Dynamic ultra high speed Scheimpflug imaging for assessing corneal biomechanical properties

Purpose To characterize corneal biomechanical properties utilizing a dynamic ultra-high-speed Scheimpflug camera equipped with a non-contact tonometer (CorVis ST, CST) in keratoconic corneas following continuous high intensity, high irradiance corneal cross-linking. Design Prospective longitudinal single-centre study at a tertiary referral center. Methods Corneal biomechanical properties were measured in patients with progressive keratoconus undergoing high intensity (30 mW/cm2), high irradiance (5.4 J/cm2), accelerated corneal cross-linking with continuous exposure to ultraviolet-A for 4 min. CST was used to assess corneal biomechanical properties pre-operatively and at 1, 3, 6 and 12 months post-operatively. CST output videos were further analyzed using several previously reported algorithms.
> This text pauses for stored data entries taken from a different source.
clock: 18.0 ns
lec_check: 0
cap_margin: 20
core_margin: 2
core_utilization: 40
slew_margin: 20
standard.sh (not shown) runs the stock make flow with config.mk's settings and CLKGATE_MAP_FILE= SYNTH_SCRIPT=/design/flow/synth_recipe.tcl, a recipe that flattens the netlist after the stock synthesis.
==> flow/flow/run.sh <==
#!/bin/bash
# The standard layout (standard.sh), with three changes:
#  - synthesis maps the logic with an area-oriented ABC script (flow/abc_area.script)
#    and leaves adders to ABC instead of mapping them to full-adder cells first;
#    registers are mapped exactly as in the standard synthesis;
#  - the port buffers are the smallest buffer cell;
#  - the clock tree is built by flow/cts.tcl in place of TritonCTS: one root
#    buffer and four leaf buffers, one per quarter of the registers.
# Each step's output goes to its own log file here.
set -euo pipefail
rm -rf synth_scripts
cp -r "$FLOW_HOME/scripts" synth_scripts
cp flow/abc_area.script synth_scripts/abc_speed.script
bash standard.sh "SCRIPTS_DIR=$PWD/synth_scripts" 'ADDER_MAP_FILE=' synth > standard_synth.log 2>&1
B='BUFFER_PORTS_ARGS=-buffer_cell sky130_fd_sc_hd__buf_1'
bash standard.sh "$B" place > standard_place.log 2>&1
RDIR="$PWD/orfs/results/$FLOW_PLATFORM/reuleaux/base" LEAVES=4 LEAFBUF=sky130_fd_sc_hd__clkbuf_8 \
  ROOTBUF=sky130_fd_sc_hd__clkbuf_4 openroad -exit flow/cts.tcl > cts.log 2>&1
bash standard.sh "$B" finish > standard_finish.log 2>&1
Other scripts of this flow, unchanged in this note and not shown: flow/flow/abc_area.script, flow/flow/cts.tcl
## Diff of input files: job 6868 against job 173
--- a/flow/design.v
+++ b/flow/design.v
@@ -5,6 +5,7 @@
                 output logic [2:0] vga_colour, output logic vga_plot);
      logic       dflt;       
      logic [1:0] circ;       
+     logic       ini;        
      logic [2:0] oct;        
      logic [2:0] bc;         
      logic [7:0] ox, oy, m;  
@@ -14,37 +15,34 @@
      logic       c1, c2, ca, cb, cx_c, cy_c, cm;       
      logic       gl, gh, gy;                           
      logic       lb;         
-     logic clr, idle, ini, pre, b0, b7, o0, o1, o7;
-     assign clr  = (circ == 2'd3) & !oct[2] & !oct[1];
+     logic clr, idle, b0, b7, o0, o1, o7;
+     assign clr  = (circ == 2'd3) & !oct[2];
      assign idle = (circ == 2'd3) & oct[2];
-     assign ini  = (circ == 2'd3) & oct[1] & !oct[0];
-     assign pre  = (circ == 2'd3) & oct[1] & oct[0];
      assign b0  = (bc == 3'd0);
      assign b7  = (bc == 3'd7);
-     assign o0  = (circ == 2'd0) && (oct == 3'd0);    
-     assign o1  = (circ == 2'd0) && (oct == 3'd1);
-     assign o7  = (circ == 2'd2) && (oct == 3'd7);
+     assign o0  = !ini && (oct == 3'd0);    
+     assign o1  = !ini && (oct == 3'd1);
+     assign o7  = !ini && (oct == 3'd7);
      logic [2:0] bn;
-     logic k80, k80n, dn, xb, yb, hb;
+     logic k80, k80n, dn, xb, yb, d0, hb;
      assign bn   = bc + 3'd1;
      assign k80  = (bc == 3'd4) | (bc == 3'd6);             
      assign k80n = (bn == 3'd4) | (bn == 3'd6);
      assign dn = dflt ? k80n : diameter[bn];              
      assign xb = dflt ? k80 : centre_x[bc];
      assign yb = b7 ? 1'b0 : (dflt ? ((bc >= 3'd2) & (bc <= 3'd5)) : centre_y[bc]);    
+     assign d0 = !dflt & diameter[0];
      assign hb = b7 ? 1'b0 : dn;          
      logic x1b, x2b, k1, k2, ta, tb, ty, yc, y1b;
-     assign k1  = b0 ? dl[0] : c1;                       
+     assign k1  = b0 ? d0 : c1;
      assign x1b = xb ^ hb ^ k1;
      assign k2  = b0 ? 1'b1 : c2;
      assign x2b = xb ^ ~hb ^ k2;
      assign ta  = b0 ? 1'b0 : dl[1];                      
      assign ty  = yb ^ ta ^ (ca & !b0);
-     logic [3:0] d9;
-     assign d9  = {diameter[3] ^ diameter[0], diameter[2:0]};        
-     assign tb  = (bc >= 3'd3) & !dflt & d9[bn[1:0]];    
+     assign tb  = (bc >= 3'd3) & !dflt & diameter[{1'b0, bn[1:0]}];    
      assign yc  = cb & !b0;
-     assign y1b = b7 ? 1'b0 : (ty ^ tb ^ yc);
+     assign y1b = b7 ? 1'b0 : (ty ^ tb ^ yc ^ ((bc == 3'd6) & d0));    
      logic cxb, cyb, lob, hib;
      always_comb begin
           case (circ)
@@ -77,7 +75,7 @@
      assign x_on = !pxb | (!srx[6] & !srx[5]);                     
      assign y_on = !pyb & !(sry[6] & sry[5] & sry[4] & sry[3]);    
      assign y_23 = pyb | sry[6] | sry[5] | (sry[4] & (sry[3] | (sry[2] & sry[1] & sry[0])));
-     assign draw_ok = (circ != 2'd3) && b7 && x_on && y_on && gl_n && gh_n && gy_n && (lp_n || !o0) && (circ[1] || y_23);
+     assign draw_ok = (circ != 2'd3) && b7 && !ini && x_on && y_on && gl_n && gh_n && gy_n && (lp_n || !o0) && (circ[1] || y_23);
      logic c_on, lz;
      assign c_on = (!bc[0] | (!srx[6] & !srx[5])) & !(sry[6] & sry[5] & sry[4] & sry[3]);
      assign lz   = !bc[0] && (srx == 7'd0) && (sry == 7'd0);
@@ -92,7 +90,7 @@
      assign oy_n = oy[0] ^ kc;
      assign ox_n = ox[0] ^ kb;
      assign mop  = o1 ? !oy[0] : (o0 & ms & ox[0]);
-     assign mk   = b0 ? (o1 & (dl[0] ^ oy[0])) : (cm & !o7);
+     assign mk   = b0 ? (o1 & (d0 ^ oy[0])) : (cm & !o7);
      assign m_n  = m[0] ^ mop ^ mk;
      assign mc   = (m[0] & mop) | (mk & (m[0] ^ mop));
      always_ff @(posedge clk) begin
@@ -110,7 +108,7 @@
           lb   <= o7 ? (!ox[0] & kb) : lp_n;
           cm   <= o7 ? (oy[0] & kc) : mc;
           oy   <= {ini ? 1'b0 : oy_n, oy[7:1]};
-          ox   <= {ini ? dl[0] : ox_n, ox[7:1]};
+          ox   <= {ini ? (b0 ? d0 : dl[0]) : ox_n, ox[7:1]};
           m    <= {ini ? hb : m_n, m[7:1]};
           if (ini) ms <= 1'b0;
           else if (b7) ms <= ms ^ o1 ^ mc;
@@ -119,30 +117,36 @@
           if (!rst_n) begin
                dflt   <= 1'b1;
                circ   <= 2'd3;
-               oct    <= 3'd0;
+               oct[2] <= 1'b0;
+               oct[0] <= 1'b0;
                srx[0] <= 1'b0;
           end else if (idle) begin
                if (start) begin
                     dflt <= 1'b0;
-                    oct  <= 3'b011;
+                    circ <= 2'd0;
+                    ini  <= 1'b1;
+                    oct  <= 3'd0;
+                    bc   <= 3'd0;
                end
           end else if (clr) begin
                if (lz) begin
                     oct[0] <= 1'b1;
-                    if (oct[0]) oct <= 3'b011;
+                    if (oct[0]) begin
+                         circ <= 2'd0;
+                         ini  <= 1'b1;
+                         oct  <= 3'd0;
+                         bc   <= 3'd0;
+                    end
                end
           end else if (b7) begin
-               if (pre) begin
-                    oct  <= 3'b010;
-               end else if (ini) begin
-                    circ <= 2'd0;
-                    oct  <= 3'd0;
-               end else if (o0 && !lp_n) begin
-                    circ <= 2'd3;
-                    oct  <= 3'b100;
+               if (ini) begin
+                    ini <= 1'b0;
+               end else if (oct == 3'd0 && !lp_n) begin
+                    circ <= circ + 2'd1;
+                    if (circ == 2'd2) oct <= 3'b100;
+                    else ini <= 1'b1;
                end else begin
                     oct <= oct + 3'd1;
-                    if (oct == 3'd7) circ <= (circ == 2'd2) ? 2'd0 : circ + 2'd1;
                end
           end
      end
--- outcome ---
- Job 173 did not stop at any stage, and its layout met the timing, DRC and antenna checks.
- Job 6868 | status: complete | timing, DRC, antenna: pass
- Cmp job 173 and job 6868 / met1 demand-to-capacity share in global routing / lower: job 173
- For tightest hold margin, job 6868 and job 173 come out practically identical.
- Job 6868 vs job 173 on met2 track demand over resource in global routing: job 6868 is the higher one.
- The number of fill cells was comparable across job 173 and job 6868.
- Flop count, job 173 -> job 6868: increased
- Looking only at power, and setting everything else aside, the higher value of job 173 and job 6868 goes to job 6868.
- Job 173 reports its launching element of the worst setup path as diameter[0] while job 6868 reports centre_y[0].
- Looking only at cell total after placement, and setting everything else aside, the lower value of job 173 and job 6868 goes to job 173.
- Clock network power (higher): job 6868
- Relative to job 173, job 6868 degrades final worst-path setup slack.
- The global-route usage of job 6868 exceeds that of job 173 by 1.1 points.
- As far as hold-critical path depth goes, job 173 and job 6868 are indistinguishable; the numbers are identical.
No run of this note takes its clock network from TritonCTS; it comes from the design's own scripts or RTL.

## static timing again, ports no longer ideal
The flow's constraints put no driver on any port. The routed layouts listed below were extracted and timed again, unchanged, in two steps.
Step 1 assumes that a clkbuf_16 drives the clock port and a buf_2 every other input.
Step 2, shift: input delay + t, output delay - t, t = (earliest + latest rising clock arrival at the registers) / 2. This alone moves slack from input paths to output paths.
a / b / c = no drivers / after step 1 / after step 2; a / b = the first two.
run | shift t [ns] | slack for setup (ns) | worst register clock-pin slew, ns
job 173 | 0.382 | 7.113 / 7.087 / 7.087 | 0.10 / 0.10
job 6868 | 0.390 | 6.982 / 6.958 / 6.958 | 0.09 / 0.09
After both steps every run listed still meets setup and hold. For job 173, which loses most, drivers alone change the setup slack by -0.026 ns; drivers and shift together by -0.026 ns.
This is an optimization exercise on Yosys and OpenROAD, whose aim is small area and a short achievable clock period, not a production implementation. Function was not checked in any run shown here: the RTL went through the layout flow alone. Power figures rest on the tool's default switching activity, not on a simulated workload.

## flow/design.v (module list and top-level ports; edited modules follow where they fit)
// module div_pre: 102 lines
// module div_post: 209 lines
// module alu_top: 731 lines
module alu_top (
    input clk,
    input [16-1:0] a,
    input [16-1:0] b,
    input [3:0] sel,
    output reg [16-1:0] y,
    output reg carry
);
  // ...
==> flow/flow/run.sh <==
#!/bin/bash
# Standard ORFS layout (standard.sh: unchanged synthesis, steps and SDC) with
# a larger setup slack margin for the repair steps.  At the design's 27 ns
# period every path already has slack, so without a margin the repair steps
# do nothing; with MARGIN ns they shorten every path longer than 27 - MARGIN.
set -euo pipefail
MARGIN=16.5
bash standard.sh SETUP_SLACK_MARGIN=$MARGIN  finish > standard.log 2>&1
==> flow/standard.sh <==
#!/bin/bash
# synth_recipe.tcl (not shown) runs the flow's synth.tcl, then flattens the netlist and writes it again
# the make line also repeats each setting of config.mk as NAME=value (left out here)
make -C /OpenROAD-flow-scripts/flow DESIGN_CONFIG=/design/flow/config.mk WORK_HOME=/design/flow/orfs CLKGATE_MAP_FILE= SYNTH_SCRIPT=/design/flow/synth_recipe.tcl "${@:-finish}"
==> flow/config.mk <==
export PLATFORM = sky130hd
export DESIGN_NAME = alu_top
export DESIGN_NICKNAME = alu_top
export VERILOG_FILES = /design/flow/design.v
export SDC_FILE = /design/flow/constraint.sdc
export NUM_CORES = 4
export LEC_CHECK = 0
export ABC_AREA = 1
export CAP_MARGIN = 20
export CORE_MARGIN = 2
export CORE_UTILIZATION = 55
export SLEW_MARGIN = 20
export SYNTH_HIERARCHICAL = 1
==> flow/constraint.sdc <==
create_clock -name core_clock -period 27.0 [get_ports {clk}]
set_input_delay 5.4000 -clock core_clock [delete_from_list [all_inputs] [get_ports {clk}]]
set_output_delay 5.4000 -clock core_clock [all_outputs]
set_load 0.01 [all_outputs]
==> results.toml, run 1 <==
[status]
status = "complete, no violations"

[setup_path]
reg2reg_depth = 69
crit_arrival_ns = 4.76
cp_num_cells = 32
reg2reg_setup_slack_ns = 17.46
crit_start = "s2_b[12]"

[routing]
via_count = 16540
drt.antenna.violating_nets = 0
wl_met1_um = 22380

[finish]
n_antenna_cell = 0
drive_gt1_share_pct = 15.60
seq_share_pct = 10.94
largest_class = "multi-input gates"
clockBufferCount = 10
final.fill_count = 2961
multi_input_gates = 1985

[die]
design.core.area_um2 = 29800
rows = 63

[power_and_ir_drop]
powerComb_uw = 600

[timing]
fmax_ghz = 0.09845
hold_ws_ns = 0.4581

[global_route]
grt_pass1_wl_um = 78500
grt_use_met2_pct = 51.61
busiest_layer = "met2"

[logic_synthesis]
synthAdderAreaFrac_pct = 19.47
synth_edf_count = 0
netlist_instances = 2638

[placed_design]
port_buffers = 53
gp_congestion = 0.9234

[cts]
cts_root_buffer = "clkbuf_16"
Results A total of 25 eyes of 25 participants were examined. The mean age of participants was 20.9 ± 5.3 years; 56% were male and 80% were of Māori or Pacific Island origin. Energy absorbed area (mN mm), was the only significantly changed parameter compared to baseline at all time points measuring 3.61 ± 1.19 preoperatively, 2.81 ± 1.15 at 1 month ( p = 0.037), 2.79 ± 0.81 ( p = 0.033) at 3 months, 2.76 ± 0.95 ( p = 0.028) at 6 months and 2.71 ± 1.18 ( p = 0.016) at 12 months. Conclusions The significant difference between the pre and post-operative energy absorbed area appears to reflect changes in corneal viscous properties that occur following corneal cross-linking.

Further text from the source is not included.